:: INPUT FOR THIS TASK ::

`src/rtl/seg_scan_controller.sv`:
```
// Multiplexed 7-segment scan controller: walks NUM_DIGITS BCD digits over one shared
// encoder, with a blanking window at the start of each slot and tear-free double buffering.
module seg_scan_controller #(
    parameter int NUM_DIGITS   = 4,
    parameter int REFRESH_DIV  = 50000,
    parameter int BLANK_CYCLES = 16
) (
    input  logic                    clk,
    input  logic                    rst,
    input  logic [4*NUM_DIGITS-1:0] digits_in,
    input  logic [NUM_DIGITS-1:0]   dp_in,
    input  logic                    load,
    input  logic                    lz_en,
    output logic [3:0]              digit_code,
    output logic [NUM_DIGITS-1:0]   anode_n,
    output logic                    dp_n,
    output logic                    frame_done
);

    localparam int CNT_W = (REFRESH_DIV > 1) ? $clog2(REFRESH_DIV) : 1;
    localparam int IDX_W = (NUM_DIGITS > 1) ? $clog2(NUM_DIGITS) : 1;
    localparam logic [CNT_W-1:0] CNT_LAST  = CNT_W'(REFRESH_DIV - 1);
    localparam logic [CNT_W-1:0] BLANK_END = CNT_W'(BLANK_CYCLES);
    localparam logic [IDX_W-1:0] IDX_LAST  = IDX_W'(NUM_DIGITS - 1);

    logic [CNT_W-1:0]        cnt_q, cnt_d;
    logic [IDX_W-1:0]        idx_q, idx_d;
    logic [4*NUM_DIGITS-1:0] active_q, active_d;
    logic [NUM_DIGITS-1:0]   dpActive_q, dpActive_d;
    logic [4*NUM_DIGITS-1:0] pend_q, pend_d;
    logic [NUM_DIGITS-1:0]   pendDp_q, pendDp_d;
    logic                    pendValid_q, pendValid_d;

    logic [3:0]              code_q, code_d;
    logic [NUM_DIGITS-1:0]   anode_q, anode_d;
    logic                    dpn_q, dpn_d;
    logic                    frameDone_q, frameDone_d;

    logic                    slotEnd;
    logic                    frameWrap;
    logic [3:0]              digitArr [NUM_DIGITS];
    logic [NUM_DIGITS-1:0]   zeroFrom;

    assign slotEnd   = (cnt_q == CNT_LAST);
    assign frameWrap = slotEnd && (idx_q == IDX_LAST);

    always_comb begin
        cnt_d = slotEnd ? '0 : cnt_q + CNT_W'(1);
        idx_d = idx_q;
        if (slotEnd) begin
            idx_d = (idx_q == IDX_LAST) ? '0 : idx_q + IDX_W'(1);
        end
    end

    // Active digits only change on the frame wrap so a frame never shows a mix of old and new.
    always_comb begin
        active_d    = active_q;
        dpActive_d  = dpActive_q;
        pend_d      = pend_q;
        pendDp_d    = pendDp_q;
        pendValid_d = pendValid_q;
        if (frameWrap) begin
            if (load) begin
                active_d   = digits_in;
                dpActive_d = dp_in;
            end else if (pendValid_q) begin
                active_d   = pend_q;
                dpActive_d = pendDp_q;
            end
            pendValid_d = 1'b0;
        end else if (load) begin
            pend_d      = digits_in;
            pendDp_d    = dp_in;
            pendValid_d = 1'b1;
        end
    end

    // zeroFrom[i] is set when digit i and every more significant digit are zero.
    always_comb begin
        for (int i = 0; i < NUM_DIGITS; i++) begin
            digitArr[i] = active_q[4*i +: 4];
            zeroFrom[i] = ((active_q >> (4*i)) == '0);
        end
    end

    always_comb begin
        anode_d     = '1;
        code_d      = 4'hF;
        dpn_d       = 1'b1;
        frameDone_d = frameWrap;
        if (cnt_q >= BLANK_END) begin
            anode_d[idx_q] = 1'b0;
            code_d = (lz_en && (idx_q != '0) && zeroFrom[idx_q]) ? 4'hF : digitArr[idx_q];
            dpn_d  = ~dpActive_q[idx_q];
        end
    end

    always_ff @(posedge clk) begin
        if (rst) begin
            cnt_q       <= '0;
            idx_q       <= '0;
            active_q    <= '0;
            dpActive_q  <= '0;
            pend_q      <= '0;
            pendDp_q    <= '0;
            pendValid_q <= 1'b0;
            code_q      <= 4'hF;
            anode_q     <= '1;
            dpn_q       <= 1'b1;
            frameDone_q <= 1'b0;
        end else begin
            cnt_q       <= cnt_d;
            idx_q       <= idx_d;
            active_q    <= active_d;
            dpActive_q  <= dpActive_d;
            pend_q      <= pend_d;
            pendDp_q    <= pendDp_d;
            pendValid_q <= pendValid_d;
            code_q      <= code_d;
            anode_q     <= anode_d;
            dpn_q       <= dpn_d;
            frameDone_q <= frameDone_d;
        end
    end

    assign digit_code = code_q;
    assign anode_n    = anode_q;
    assign dp_n       = dpn_q;
    assign frame_done = frameDone_q;

endmodule
```
`config.mk`:
```
export PLATFORM = sky130hd
export DESIGN_NAME = seg_scan_controller
export DESIGN_NICKNAME = d
export VERILOG_FILES = /design/src/rtl/seg_scan_controller.sv
export SDC_FILE = /design/constraint.sdc
export NUM_CORES = 1
export LEC_CHECK = 0
export ABC_AREA = 1
export CAP_MARGIN = 20
export CORE_UTILIZATION = 64
export CTS_BUF_LIST = sky130_fd_sc_hd__clkbuf_8
export DETAILED_ROUTE_END_ITERATION = 8
export GPL_TIMING_DRIVEN = 0
export PLACE_DENSITY = 0.88
export SKIP_CTS_REPAIR_TIMING = 1
export SLEW_MARGIN = 20
export SYNTH_ARGS = -nofsm -noshare
export SYNTH_HDL_FRONTEND = slang
export SYNTH_SLANG_ARGS = --single-unit
export TNS_END_PERCENT = 50
```
`constraint.sdc`:
```
create_clock -name clk -period 2.7 [get_ports clk]
set_clock_uncertainty 0.15 [all_clocks]
set_input_delay 0.54 -clock clk [delete_from_list [all_inputs] [get_ports clk]]
set_output_delay 0.54 -clock clk [all_outputs]
set_load 0.1 [all_outputs]
```
* Yosys cells after proc, flatten, opt, wreduce, memory -nomap -nowiden
Cells that the tools add are included.
** Storage, ports and cells
- Register bits :: 69
- Input port bits :: 24
- Output and inout bits :: 10
- Word-level logic and storage cells :: 54
** Cells by class
- Add/subtract/negate cells :: 2
- Order comparisons :: 4
- Eq/ne operators :: 2
- Muxes and demuxes :: 14
- Bitwise operators :: 5
- Reductions and logical operators :: 16
** Operator list (number)
- $logic_not A16 Y1 :: 4
- $mux W16 :: 2
- $add A16 B1 Y16 const B :: 1
- $eq A16 B16 Y1 const B :: 1
- $ge A16 B5 Y1 const B :: 1
- $mux W4 :: 4
- $bmux W4 S2 :: 1
- $reduce_or A2 Y1 :: 3
- $bmux W1 S2 :: 2
- $logic_and A1 B1 Y1 :: 4
- $not A4 Y4 :: 1
- $reduce_and A2 Y1 :: 2
- $reduce_bool A2 Y1 :: 2
- $ge A3 B3 Y1 const B :: 1
- $lt A2 B3 Y1 const B :: 1
- $mux W1 :: 3
- $not A1 Y1 :: 3
- $not A2 Y3 :: 1
- $reduce_or A3 Y1 :: 1
- $add A2 B1 Y2 const B :: 1
- $demux W1 S2 :: 1
- $eq A2 B2 Y1 const B :: 1
- $ge A2 B1 Y1 const B :: 1
- $mux W2 :: 1

* Longest topological paths before layout
Gate-level depths: netlist of the first run.
- Depth after elaboration :: 5
- Mapped depth :: 9
- Gate-level depth less buffers :: 8

* Worst setup path after synthesis of the first run
No wires, ideal clock.
- Path type :: input -> register
- From :: input load
- To :: register active_q[0]
- Setup time :: 0.113 ns
- Data arrival time :: 1.374 ns
- Required time :: 2.437 ns
- Slack :: 1.063 ns
- Cell stages on the path :: 7
- Path buffers :: 2
- Cell sequence :: buf_2 > or2_2 > nand4_1 > buf_2 > nand2_1 > nand2_1 > nor2_1
** Between the ends
- Cells in the longest elaborated chain, start to end :: 2
- Elaborated cells on any way between the ends :: 3
- Those cells by class :: 1 x mux; 2 x reduce/logical
** RTL lines
- from (decl) :: line 12 : input logic load,
- $reduce_bool A2 Y1 (no line)
- $reduce_and A2 Y1 (no line)
- to (signal assigned) :: line 114 : active_q <= active_d;
- to (decl) :: line 28 : logic [4*NUM_DIGITS-1:0] active_q, active_d;
Several ways; a longest one is shown, not always the timed one.
A chain may end at the register's enable or synchronous reset.

* Final worst setup path of the first run
- From :: register code_q[3] (netlist: digit_code[3])
- To :: output digit_code[3]
** RTL lines
- from (decl) :: line 34 : logic [3:0] code_q, code_d;
- from (signal assigned) :: line 119 : code_q <= code_d;
- to (decl) :: line 14 : output logic [3:0] digit_code,
No word-level cell between the ends.

==> metrics.cfg, run 1 <==
[layout]
final_common_cell = nand2_1
final_core_util = 0.792
nNetsFinal = 551
final_cell_mix = nand2_1 (95), nor2_1 (84), dfxtp_1 (69), inv_1 (57)
syn_to_final_growth_pct = 17.9
drive_gt1_frac = 0.163
seqCellArea_sq_um = 1380
nFillCells = 388
multiInputGateArea_sq_um = 1720
design_area_sq_um = 4070
diodes = 0

[drt]
vias = 3150
first_pass_iters = 5
drtIter0Drc = 197
wire_per_inst_microns = 13.4
routed_wirelength_microns = 7990
drc_errors = 0
avgViaCountPerCell = 5.29
ant_nets = 0

[clocking]
cts_tree = built
cts-root-buf = clkbuf_8
htree_num_levels = 3
cts.sinks = 69
clk_latency_ns = 0.35
path_clk_slew_ns = 0.07
cts_buffers = 9
cts_buffer_depth = 2

[power_and_ir_drop]
finalPower_mw = 2.11
leakage_nw = 1.89
vdd_drop_max_v = 0.000358
power.density_nw_per_um2 = 519

[die]
die_area_sq_um = 5700
start_util = 0.672
die_h_microns = 75.5
coreArea_sq_um = 5140
die_w_microns = 75.5
fp-row-count = 26
io_pins = 34

[global_routing]
gr-total-overflow = 0
grt_use_met2 = 0.468
grt_pass1_wl_microns = 12600
grt_max_degree = 12
antenna_found_initial = 0
track_usage = 0.296
grt_pass1_vias = 2759
met3_usage = 0.0489
use_met1 = 0.400
busiest_layer = met2

[logic_synthesis]
synth_xor_area_frac = 0.0177
netlist_area_sq_um = 3450
synthMuxAreaShare = 0.0652
synth.top_cell.area_share = 0.400
synthAdderAreaFrac = 0.0217
synth.avg_cell_area_sq_um = 7.23
ys_seq_elements = 69
synth_fp_nets = 508
synth_area_leader_cell = dfxtp_1
yosys.area_share.simple = 0.303
synth-compound-area-share = 0.0909
syn_inst = 478
synth_top_family_by_area = simple AND/OR/NAND/NOR gates
yosys-top-cells-area = dfxtp_1 (40%), nand2_1 (10%), nor2_1 (9.1%)
synth_cell_type_count = 29
ys_warn_count = 0
yosysSeqAreaShare = 0.400

[sta]
fmax_mhz = 399
holdWs_ns = 0.329
fin_setup_tns_ns = 0
slew-limit-headroom = 0.339
post-route-min-period_ns = 2.50
finalSetupViolations = 0
slew_violations = 0
worstMarginPinSlew_ns = 0.988
rsz0062_at_grt = no
period_share = 0.928
hold_violations = 0

[worst_hold_path]
holdCritStartpoint = cnt_q[0]
whs_path_depth = 1
hold_class = register to register
hold_path_end = cnt_q[0]

[worst_setup_path]
crit_family = buffers and inverters
cp-end-kind = output port
critPathSlowestCell = clkdlybuf4s50_1
cp-start-kind = register
worstPathArrival_ns = 1.81
reg2reg_setup_slack_ns = 0.82
criticalPathCategory = register to output port
crit_fanout = 1
critPathBufInv = 1
rr_worst_depth = 7
crit_start = digit_code[3]
cpPeakStageDelay_ns = 1.14
cp.required_ns = 2.01
crit_chain = clkdlybuf4s50_1
r2r_start = idx_q[1]
path_depth = 1
r2r-end = digit_code[0]

[job]
max_cap_viol_count = 0

[placed_design]
place_area_sq_um = 3860
port-buffer-count = 32
gp_congestion = 0.908
dpl.hpwl_microns = 5560

[status]
status = complete, no violations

:::

WHAT YOU HAVE TO DO |
Within the material above, copy exactly the lines from the line that holds "synth_xor_area_frac = 0.0177" up to and including the line that holds "critPathSlowestCell = clkdlybuf4s50_1".

ANSWER BOX |
synth_xor_area_frac = 0.0177
netlist_area_sq_um = 3450
synthMuxAreaShare = 0.0652
synth.top_cell.area_share = 0.400
synthAdderAreaFrac = 0.0217
synth.avg_cell_area_sq_um = 7.23
ys_seq_elements = 69
synth_fp_nets = 508
synth_area_leader_cell = dfxtp_1
yosys.area_share.simple = 0.303
synth-compound-area-share = 0.0909
syn_inst = 478
synth_top_family_by_area = simple AND/OR/NAND/NOR gates
yosys-top-cells-area = dfxtp_1 (40%), nand2_1 (10%), nor2_1 (9.1%)
synth_cell_type_count = 29
ys_warn_count = 0
yosysSeqAreaShare = 0.400

[sta]
fmax_mhz = 399
holdWs_ns = 0.329
fin_setup_tns_ns = 0
slew-limit-headroom = 0.339
post-route-min-period_ns = 2.50
finalSetupViolations = 0
slew_violations = 0
worstMarginPinSlew_ns = 0.988
rsz0062_at_grt = no
period_share = 0.928
hold_violations = 0

[worst_hold_path]
holdCritStartpoint = cnt_q[0]
whs_path_depth = 1
hold_class = register to register
hold_path_end = cnt_q[0]

[worst_setup_path]
crit_family = buffers and inverters
cp-end-kind = output port
critPathSlowestCell = clkdlybuf4s50_1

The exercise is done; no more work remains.